3. Blamers and responsibility-phobesPeople who want my sympathy and help when they clearly, logically, are not taking responsibility for their own heads but are actively looking for something external to blame and blame. People who don’t want a solution but who are determined to hold on to their problems; I guess other people’s fear of their own heads and their stubbornness in defending the status quo. This is people who say “My father would feel us up and beat the hell out of us once a week and it never did me any harm” or conversely, “I am the way I am because my father …etc…and I have no intention of ever changing my mind that the entire universe owes me.” I could probably call this Fundamentalist Thinking. Oh I just did. I guess I don’t get on with brick walls of any type.
Fascinating replies here!
Marta, are yours: not respecting my boundaries (my wishes and my property); you ignore my needs and treat me as though I don’t have needs of my own; more disrespect. It boils down to denying your existence it seems? I blow at those things. The child – the object.
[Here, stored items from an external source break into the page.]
### config.mk
export PLATFORM = sky130hd
export DESIGN_NAME = video_cpu_port
export DESIGN_NICKNAME = d
export VERILOG_FILES = /design/src/hdl/video_bus_pkg.sv /design/src/hdl/video_disp_pkg.sv /design/src/hdl/video_cpu_port.sv
export VERILOG_INCLUDE_DIRS = /design/src /design/src/hdl
export SDC_FILE = /design/constraint.sdc
export NUM_CORES = 1
export LEC_CHECK = 0
export ABC_AREA = 1
export BUFFER_PORTS_ARGS = -buffer_cell sky130_fd_sc_hd__buf_2
export CAP_MARGIN = 5
export CORE_AREA = 4 4 131 133
export DETAILED_ROUTE_END_ITERATION = 7
export DIE_AREA = 0 0 135 137
export PLACE_DENSITY = 0.85
export RECOVER_POWER = 25
export SYNTH_ARGS = -nofsm -noshare
export SYNTH_HDL_FRONTEND = slang
export SYNTH_SLANG_ARGS = --single-unit
### constraint.sdc
create_clock -name i_clock -period 3.95 [get_ports i_clock]
set_input_delay 0 -clock i_clock [delete_from_list [all_inputs] [get_ports i_clock]]
set_output_delay 0 -clock i_clock [all_outputs]
set_load 0.01 [all_outputs]
### src/hdl/video_settings.svh
`ifndef VIDEO_SETTINGS_SVH
`define VIDEO_SETTINGS_SVH

// Bus widths
`define VIDEO_ADDR_W 32
`define VIDEO_DATA_W 32

// Line geometry, four index bytes per word
`define VIDEO_MAX_PITCH 640
`define VIDEO_LINE_WORDS (`VIDEO_MAX_PITCH / 4)

// Palette and raster
`define VIDEO_PAL_SIZE 256
`define VIDEO_COLOR_W 24
`define VIDEO_POS_W 11

// CPU address regions in bits 23:20
`define VIDEO_REGION_PAL 4'he
`define VIDEO_REGION_CTRL 4'hf

`endif

### src/hdl/video_bus_pkg.sv
`include "video_settings.svh"

package video_bus_pkg;

	// ==========================================================
	// One request on the CPU bus or on memory port A
	// ==========================================================
	typedef struct packed {
		logic                     rw;
		logic [`VIDEO_ADDR_W-1:0] address;
		logic [`VIDEO_DATA_W-1:0] wdata;
	} bus_req_t;

	// Target of a CPU access
	typedef enum logic [1:0] {
		REGION_VRAM,
		REGION_PAL,
		REGION_CTRL
	} cpu_region_e;

	// Control register select, address bits 3:2
	typedef enum logic [1:0] {
		REG_OFFSET,
		REG_PITCH,
		REG_SKIP
	} ctrl_reg_e;

endpackage

### src/hdl/video_disp_pkg.sv
`include "video_settings.svh"

package video_disp_pkg;

	// Display registers written by the CPU
	typedef struct packed {
		logic [31:0] read_offset;
		logic [31:0] pitch;
		logic [1:0]  skip;
	} disp_regs_t;

	// Raster position and blanking from the timing source
	typedef struct packed {
		logic                    hblank;
		logic                    vblank;
		logic [`VIDEO_POS_W-1:0] pos_x;
		logic [`VIDEO_POS_W-1:0] pos_y;
	} raster_t;

	// Port B line fetch
	typedef enum logic [1:0] {
		FETCH_IDLE,
		FETCH_REQ,
		FETCH_RELEASE
	} fetch_state_e;

endpackage

### src/hdl/video_cpu_port.sv
`include "video_settings.svh"

module video_cpu_port
	import video_bus_pkg::*;
	import video_disp_pkg::*;
(
	input  logic                                i_clock,
	input  logic                                i_rst_n,
	input  logic                                i_cpu_req,
	input  bus_req_t                            i_cpu_bus,
	output logic                                o_cpu_ack,
	output logic [`VIDEO_DATA_W-1:0]            o_cpu_rdata,
	output logic                                o_vram_a_req,
	output bus_req_t                            o_vram_a_bus,
	input  logic                                i_vram_a_ack,
	input  logic [`VIDEO_DATA_W-1:0]            i_vram_a_rdata,
	output disp_regs_t                          o_regs,
	output logic                                o_pal_we,
	output logic [$clog2(`VIDEO_PAL_SIZE)-1:0]  o_pal_index,
	output logic [`VIDEO_COLOR_W-1:0]           o_pal_color
);

	localparam int PAL_IDX_W = $clog2(`VIDEO_PAL_SIZE);

	typedef enum logic [2:0] {
		CPU_IDLE,
		CPU_EXEC,
		CPU_MEM,
		CPU_ACK,
		CPU_HOLD
	} cpu_state_e;

	cpu_state_e                 state;
	cpu_region_e                region;
	ctrl_reg_e                  reg_sel;
	logic [3:0]                 region_code;
	logic [`VIDEO_DATA_W-1:0]   reg_rdata;

	assign region_code = i_cpu_bus.address[23:20];
	assign reg_sel = ctrl_reg_e'(i_cpu_bus.address[3:2]);

	// Register readback, skip zero extended
	always_comb begin
		case (reg_sel)
			REG_OFFSET: reg_rdata = o_regs.read_offset;
			REG_PITCH:  reg_rdata = o_regs.pitch;
			REG_SKIP:   reg_rdata = `VIDEO_DATA_W'(o_regs.skip);
			default:    reg_rdata = '0;
		endcase
	end

	// ==========================================================
	// Request FSM
	// ==========================================================
	always_ff @(posedge i_clock) begin
		if (!i_rst_n) begin
			state <= CPU_IDLE;
			region <= REGION_VRAM;
			o_cpu_ack <= 1'b0;
			o_vram_a_req <= 1'b0;
			o_pal_we <= 1'b0;
			o_regs <= '0;
		end else begin
			o_pal_we <= 1'b0;
			case (state)
				CPU_IDLE: begin
					// Port A must have finished its last handshake
					if (i_cpu_req && !i_vram_a_ack) begin
						if (region_code == `VIDEO_REGION_PAL) begin
							region <= REGION_PAL;
							o_pal_we <= i_cpu_bus.rw;
							o_pal_index <= i_cpu_bus.address[PAL_IDX_W+1:2];
							o_pal_color <= i_cpu_bus.wdata[`VIDEO_COLOR_W-1:0];
							state <= CPU_EXEC;
						end else if (region_code == `VIDEO_REGION_CTRL) begin
							region <= REGION_CTRL;
							state <= CPU_EXEC;
						end else begin
							region <= REGION_VRAM;
							o_vram_a_req <= 1'b1;
							o_vram_a_bus.rw <= i_cpu_bus.rw;
							o_vram_a_bus.address <= `VIDEO_ADDR_W'(i_cpu_bus.address[23:0]);
							o_vram_a_bus.wdata <= i_cpu_bus.wdata;
							state <= CPU_MEM;
						end
					end
				end
				CPU_EXEC: begin
					// Palette reads give zero
					o_cpu_rdata <= '0;
					if (region == REGION_CTRL) begin
						o_cpu_rdata <= reg_rdata;
						if (i_cpu_bus.rw) begin
							case (reg_sel)
								REG_OFFSET: o_regs.read_offset <= i_cpu_bus.wdata;
								REG_PITCH:  o_regs.pitch <= i_cpu_bus.wdata;
								REG_SKIP:   o_regs.skip <= i_cpu_bus.wdata[1:0];
								default:    o_regs <= o_regs;
							endcase
						end
					end
					state <= CPU_ACK;
				end
				CPU_MEM: begin
					if (i_vram_a_ack) begin
						o_vram_a_req <= 1'b0;
						o_cpu_rdata <= i_vram_a_rdata;
						o_cpu_ack <= 1'b1;
						state <= CPU_HOLD;
					end
				end
				CPU_ACK: begin
					o_cpu_ack <= 1'b1;
					state <= CPU_HOLD;
				end
				CPU_HOLD: begin
					if (!i_cpu_req) begin
						o_cpu_ack <= 1'b0;
						state <= CPU_IDLE;
					end
				end
				default: state <= CPU_IDLE;
			endcase
		end
	end

	// Port A fields held until the memory answers
	a_vram_a_stable: assert property (@(posedge i_clock) disable iff (!i_rst_n)
		o_vram_a_req && !i_vram_a_ack |=> $stable(o_vram_a_bus));

endmodule

**Yosys cells after proc, flatten, opt, wreduce, memory -nomap -nowiden**

Index checks and enable logic that the tools add are counted.

- Register bits: 195
- Logic and storage cells: 67
- Input port bits: 101

- Multiplexer cells: 20
- Eq/ne operators: 14
- Reduce and logical (&&, ||, !) cells: 17
- Bitwise logic cells: 2

Operators by type and width:

| cell | number |
|---|---|
| $pmux W32 S3 | 1 |
| $mux W32 | 2 |
| $pmux W32 S2 | 1 |
| $reduce_and A4 Y1 | 4 |
| $pmux W3 S5 | 1 |
| $ne A2 B2 Y1 const B | 5 |
| $reduce_and A5 Y1 | 2 |
| $mux W3 | 3 |
| $reduce_and A3 Y1 | 3 |
| $eq A4 B4 Y1 const B | 2 |
| $mux W2 | 4 |
| $eq A3 B2 Y1 const B | 2 |
| $mux W1 | 6 |
| $eq A2 B2 Y1 const B | 2 |
| $reduce_bool A2 Y1 | 2 |
| $eq A3 B1 Y1 const B | 1 |
| $eq A3 B3 Y1 const B | 1 |
| $logic_not A3 Y1 | 1 |
| $pmux W1 S3 | 1 |
| $reduce_bool A3 Y1 | 1 |
| $eq A2 B1 Y1 const B | 1 |
| $logic_not A2 Y1 | 1 |
| $not A1 Y1 | 2 |
| $pmux W1 S2 | 1 |
| other kinds (3) | 3 |

**Longest topological paths before layout**

- Depth in word-level cells: 5
- Depth in mapped cells: 8

**Least setup slack after synthesis**

Ideal clock, no wire load.

- Path kind: reg-to-reg
- From: register state[1]
- To: register o_vram_a_bus[0] (netlist name) (enable)
- Buffers on the path: 0
- Clock period less this slack: 3.556 ns
- Arrival: 3.084 ns
- Data required time: 3.478 ns
- Slack: 0.394 ns
- Stages on the path, launching flop included: 6
- Cell sequence: dfxtp_1 -> inv_2 -> nand2_1 -> nor2_1 -> nand2_1 -> nor2_1

- Word-level cells in the longest chain between the ends: 2

Ends and longest elaborated chain:

| item | line | source |
|---|---|---|
| start: declaration | video_cpu_port.sv:33 | `cpu_state_e state;` |
| start signal: assignment | video_cpu_port.sv:57 | `state <= CPU_IDLE;` |
| start signal: assignment | video_cpu_port.sv:74 | `state <= CPU_EXEC;` |
| start signal: assignment | video_cpu_port.sv:77 | `state <= CPU_EXEC;` |
| $logic_not A3 Y1 | video_cpu_port.sv:65 | `case (state)` |
| $reduce_and A5 Y1 (no line) | n/a |  |
| end: declaration | video_cpu_port.sv:14 | `output bus_req_t o_vram_a_bus,` |

Every way passes these cells.
A chain may end at the register's enable or synchronous reset.

**Final worst setup path**

- From: register state[0]
- To: register o_cpu_rdata[10] (enable)

- Word-level cells in the longest chain between the ends: 3

Ends and longest elaborated chain:

| item | line | source |
|---|---|---|
| $eq A3 B2 Y1 / $eq A3 B1 Y1 (equally long branches) | video_cpu_port.sv:65 |  |
| $ne A2 B2 Y1 (no line) / $reduce_bool A2 Y1 (equally long branches) | n/a |  |
| $reduce_and A3 Y1 (no line) (*) | n/a |  |
| end signal: assignment | video_cpu_port.sv:92 | `o_cpu_rdata <= reg_rdata;` |
| end signal: assignment | video_cpu_port.sv:107 | `o_cpu_rdata <= i_vram_a_rdata;` |
| end: declaration | video_cpu_port.sv:12 | `` output logic [`VIDEO_DATA_W-1:0] o_cpu_rdata, `` |

Every way passes the cells marked *; elsewhere a longest branch is shown, timed or not.

==> results by group <==
Clock tree
  • CTS root buf: clkbuf_16
  • Setup repair bufs after CTS: 0
  • Clk slew on worst S/H paths: 0.08 ns
  • CTS max path bufs: 2
  • Post_cts resized: 0
  • TritonCTS clock tree: yes
  • H-tree depth: 4
  • Hold Buf Count CTS: 92
  • Sink Count: 195
  • CTS buffer count: 17
  • Clock latency at the later pin of the worst-skew pair: 0.44 ns

Worst setup path
  • CP delay by family, top: compound AO/OA/AOI/OAI gates
  • Crit Path Class: reg -> reg
  • Worst EP arrival: 2.66 ns
  • R2R depth: 4
  • Crit. End Element: register
  • CP Cell Sequence: nor2_4, buf_4, nand2_1, a21oi_4
  • Slowest-stage cell, CP: a21oi_4
  • Critical Path RT: 4.00 ns
  • CP Launch Type: register
  • CP Max Fanout: 32
  • Crit-path max cell delay: 0.98 ns
  • RR Startpoint: state[0]
  • CP bufs+invs: 1
  • R2R setup slack: 1.33 ns
  • Reg2reg end: o_cpu_rdata[10]

GRT
  • Number of global-route vias before repair: 7036
  • Total Routing Usage GR: 26.5%
  • GRT overflow: 0
  • M2 GR Usage: 45.6%
  • Initial antenna violation count: 0
  • Pin count of the biggest net entering global routing: 68
  • First-pass GRT wire length: 37300 um
  • Met3 GRT Util: 6.76%
  • Grt met1 use: 30.3%
  • GRT busiest layer: met2

Place
  • # port buffers: 282
  • DP Wirelength: 15100 um
  • Placed Area: 9280 um2
  • GP Congestion: 0.822
  • Place WS: 1.39 ns

Timing
  • Setup TNS: 0 ns
  • F_max: 382 MHz
  • # setup viols final: 0
  • Slew Limit Fails: 0
  • Final hold vios: 0
  • Worst setup margin: 1.33 ns
  • RSZ-0062 raised after global routing: false
  • Post-layout min period: 2.62 ns
  • Slew HR: 20.8%
  • Clock Skew: 0.0129 ns
  • Worst slew pin tran: 1.18 ns
  • Crit share post-route: 66.2%

Finish
  • Commonest non-fill, non-tap cell in the layout: nand2_1
  • Share of cells above drive strength 1: 22.0%
  • Layout area overhead: 38.7%
  • Nets@finish: 1272
  • Most frequent cells in the layout: 240 x nand2_1, 202 x buf_2, 143 x nor2_1
  • Post-route cell area: 10700 um2
  • Antenna Diode Count: 0
  • Fillers: 1182

Detailed routing
  • WL final: 24700 um
  • Initial DRC Count: 502
  • Wire length per cell: 17.7 um
  • Final ANT Viol Nets: 0
  • Via density: 5.10
  • Post-route DRC: 0
  • Via count: 7140
  • DR pass1 iterations: 6

Synthesis
  • Post-synthesis sequential area ratio: 66.0%
  • Synth Cell Area: 7750 um2
  • Syn Inst Count: 815
  • Cell variety after synth: 24
  • Top post-synthesis cells by area: edfxtp_1 47%, dfxtp_1 19%, nand2_1 12%
  • Post-synthesis average cell area: 9.51 um2
  • Synth Warn #: 0
  • Post-synth top area share: 46.9%
  • Yosys reg bits: 195
  • Cell taking the most area after synthesis: edfxtp_1

Die
  • Rows: 46
  • I/O pins: 299
  • Die Span Y: 137 um
  • Core area: 15800 um2
  • Initial Util: 49.0%
  • Die ar.: 18500 um2
  • Die X: 135 um

Hold path
  • WHS Endpoint: o_vram_a_bus[45]
  • Cell depth of the worst hold path: 2
  • Hold_sp: i_cpu_bus[45]
  • Hold WC Path Type: in -> reg

Power and ir drop
  • P_sw: 0.00122 W
  • Clock share of power: 39.4%
  • Leakage: 4.77 nW
  • P_int: 0.00351 W
  • Maximum vdd drop: 0.270 mV
  • Comb power frac: 11.2%
  • Pwr Density: 441 nW/um2
  • Register share of total power: 49.4%
  • Switching Share: 25.8%

Flow run
  • Max cap viols: 0

Status
  • Outcome: finished clean
==> area by class of cell <==
| type | instances | area, um2 | share of cell area [%] |
|---|---|---|---|
| Sequential cell | 195 | 5120 | 47.6 |
| Timing Repair Buffer | 382 | 2300 | 21.4 |
| Multi-Input combinational cell | 525 | 2220 | 20.7 |
| Clock buffer | 18 | 429 | 3.99 |
| Tap cell | 216 | 270 | 2.52 |
| Clock inverter | 14 | 213 | 1.98 |
| Inverter | 50 | 188 | 1.75 |
==> metrics by stage <==
stage | util (%) | std cells | hold slack, ns | power, W
after floorplan | - | 822 | 0.0989 | 0.00264
after global placement | 58.6 | 1276 | 0.176 | 0.00282
after detailed placement | 58.6 | 1276 | 0.179 | 0.00284
after CTS | 68.5 | 1400 | 0.259 | 0.00475
after global routing | 67.9 | 1400 | 0.258 | 0.00492
final | 67.9 | 1400 | 0.276 | 0.00474
==> synthesized netlist by cell type (all sizes together) <==
cell	n
dfxtp	74
and2	1
nand3b	1
nand3	114
conb	1
inv	50
a21oi	5
edfxtp	121
o211ai	1
buf	40
nor2	149
nand2	241
nor3	4
o21ai	1
clkbuf	12
==> logic make-up (layout without fill, tap and decap cells) <==
family | Yosys count | after routing | share of synthesized area (%)
AND/OR/NAND/NOR | 510 | 510 | 27.4
flip-flops | 195 | 195 | 66.0
buffers and inverters | 102 | 464 | 6.10
AO/OA/AOI/OAI | 7 | 7 | 0.484
other | 1 | 8 | 0.0484
==> routing by layer <==
metal / up-vias / share of wire [%]
li1: 3330 / -
met4: 0 / 4.1
met5: - / 0
met2: 432 / 50
met1: 3304 / 36
met3: 74 / 9.8
==> power groups by stage <==
stage	registers, W	clock network (W)	logic, W
floorplan	0.00239	0	0.000250
global placement	0.00238	0	0.000441
detailed placement	0.00238	0	0.000453
CTS	0.00234	0.00188	0.000527
global route	0.00235	0.00199	0.000582
finish	0.00234	0.00187	0.000529
==> flip-flops by register name (all words and copies together), names as in the netlist <==
signal	flops
o_vram_a_req	1
o_pal_index	8
region	2
o_pal_we	1
o_regs	66
o_cpu_ack	1
state	3
o_pal_color	24
o_cpu_rdata	32
o_vram_a_bus	57
==> worst max-delay path by stage <==
stage | start | to | slack, ns | cells after the start
2_1_floorplan | state[1] | o_vram_a_bus[0] | 0.39 | 5
3_3_place_gp | state[0] | o_cpu_rdata[10] | 1.44 | 4
3_5_place_dp | state[0] | o_cpu_rdata[10] | 1.39 | 4
4_1_cts | state[0] | o_cpu_rdata[17] | 1.39 | 4
5_1_grt | state[0] | o_pal_color[19] | 1.15 | 7
6_report | state[0] | o_cpu_rdata[10] | 1.33 | 4
No activity file was read; power rests on OpenSTA's default activity.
Bunny: yours don’t have a big effect on me, which is interesting to me. Martyrdom I don’t like, but it doesn’t ‘set me off’, and the other two, I can ignore as just plain silly. This really is enlightening stuff.
Sela:
...."hey! I just said blank. Now I feel ignored."
Maybe we can swap examples? Maybe I’ve ignored you? Maybe you’ve ignored me? Maybe we can have a thread where we practice ignoring
what we think is important in what the other person said – and in doing so we get to find out if we’re hearing what the other intends us to hear?? Tricky stuff. I’m willing if you are! 'A thread to ignore..." haha!
Storm:
People who apply their insights to everyone but themselves
This must apply to many in the mind-field, i.e. therapists etc. Because it seems to me that we can
all see others’ faults, problems etc much more clearly than our own. That’s why we lament what others do, when the disaster in front of them seems so obvious. I honestly think everyone does this. On the other hand, projecting our crap onto someone else isn’t the same thing. Does it come down to whether our insights about others are intentionally helpful or harmful? If a therapist is blind to their own suffering but somehow manages to help a patient, isn’t that okay? I’m sad for the therapist there.
Mud: I don’t like lying either but I kinda find it interesting too….especially when it’s done badly, I can’t help wondering what mental processes the liar is going through to come up with the nonsense they spout. Lying so often harms the liar. I don’t do lying, never saw the point (except to my parents hahaha!). Okay, when I did lie it was cover my tracks and avoid problems. It wasn’t to harm others. The biggest lies for me are about deliberately not recognising the truth, or even hiding it. “It didn’t happen” “You don’t feel like that” etc. Pure lies to promote a person’s business or social status, or to hide a murder, or to harm an innocent person are just beyond me. Psychopathy imo.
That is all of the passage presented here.